Abstract Title:

Epidural analgesia: breast-feeding success and related factors.

Abstract Source:

Midwifery. 2009 Apr;25(2):e31-8. Epub 2007 Nov 5. PMID: 17980469

Abstract Author(s):

Ingela Wiklund, Margareta Norman, Kerstin Uvnäs-Moberg, Anna-Berit Ransjö-Arvidson, Ellika Andolf

Article Affiliation:

Division of Obstetrics and Gynaecology, Danderyd Hospital, Karolinska Institutet, S-182 88 Stockholm, Sweden. [email protected]


OBJECTIVE: to compare the early breast-feeding behaviours of full-term newborns whose mothers had received epidural analgesia (EDA) during an uncomplicated labour, with a group of newborns whose mothers had not received EDA.

DESIGN AND SETTING: a retrospective comparative study design was used and the study was carried out in a labour ward in Stockholm, Sweden between January 2000 and April 2000. The ward has about 5500 deliveries per year.

PARTICIPANTS: all maternity records of women who had received EDA during labour (n=585) were included in the study. For each EDA record, a control record was selected, matched for parity, age and gestational age at birth. Women with emergency caesarean section, vacuum extraction/forceps, twin pregnancy, breech presentation or an intra-uterine death, as well as neonates with an Apgar score<7 at 5 mins were excluded. After exclusion, the study population consisted of 351 healthy women and babies in each group.
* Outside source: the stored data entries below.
**config.mk**
```make
export PLATFORM = sky130hd
export DESIGN_NAME = dual_adc_setup_trim
export DESIGN_NICKNAME = d
export VERILOG_FILES = /design/src/shared/dual_adc_pkg.sv /design/src/shared/trim_lane_if.sv /design/src/rtl/dual_adc_setup_trim.sv /design/src/rtl/offset_trim_lane.sv
export VERILOG_INCLUDE_DIRS = /design/src /design/src/shared
export SDC_FILE = /design/constraint.sdc
export NUM_CORES = 1
export LEC_CHECK = 0
export BUFFER_PORTS_ARGS = -buffer_cell sky130_fd_sc_hd__buf_2
export CAP_MARGIN = 20
export CORE_MARGIN = 2
export CORE_UTILIZATION = 43
export DETAILED_ROUTE_END_ITERATION = 8
export GPL_TIMING_DRIVEN = 0
export PLACE_DENSITY = 0.76
export SYNTH_ARGS = -nofsm -noshare
export SYNTH_HDL_FRONTEND = slang
export SYNTH_SLANG_ARGS = --single-unit
export TNS_END_PERCENT = 1
```
**constraint.sdc**
```tcl
create_clock -name mclk_in -period 3.85 [get_ports mclk_in]
set_input_delay 0.5775 -clock mclk_in [delete_from_list [all_inputs] [get_ports mclk_in]]
set_output_delay 0.5775 -clock mclk_in [all_outputs]
set_load 0.02 [all_outputs]
```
METHOD: logistic regression was performed. The dependent variables: (1) initiation of breast feeding after birth; (2) artificial milk given during hospital stay; and (3) breast feeding at discharge were studied in response to: (a) parity; (b) gestational age at birth; (c) length of first and second stage of labour; (d) administration of oxytocin; (e) administration of EDA; and (f) neonatal weight, as independent variables.

FINDINGS: significantly fewer babies of mothers with EDA during labour suckled the breast within the first 4 hours of life [odds ratio (OR) 3.79]. These babies were also more often given artificial milk during their hospital stay (OR 2.19) and fewer were fully breast fed at discharge (OR 1.79). Delayed initiation of breast feeding was also associated with a prolonged first (OR 2.81) and second stage (OR 2.49) and with the administration of oxytocin (OR 3.28). Fewer newborns of multiparae received artificial milk during their hospital stay (OR 0.58). It was also, but to a lesser extent, associated with oxytocin administration (OR 2.15). Full breast feeding at discharge was also positively associated with multiparity (OR 0.44) and birth weight between 3 and 4 kg (OR 0.42).

KEY CONCLUSIONS: the study shows that EDA is associated with impaired spontaneous breast feeding including breast feeding at discharge from the hospital. Further studies are needed on the effects of EDA on short- and long-term breast-feeding outcomes.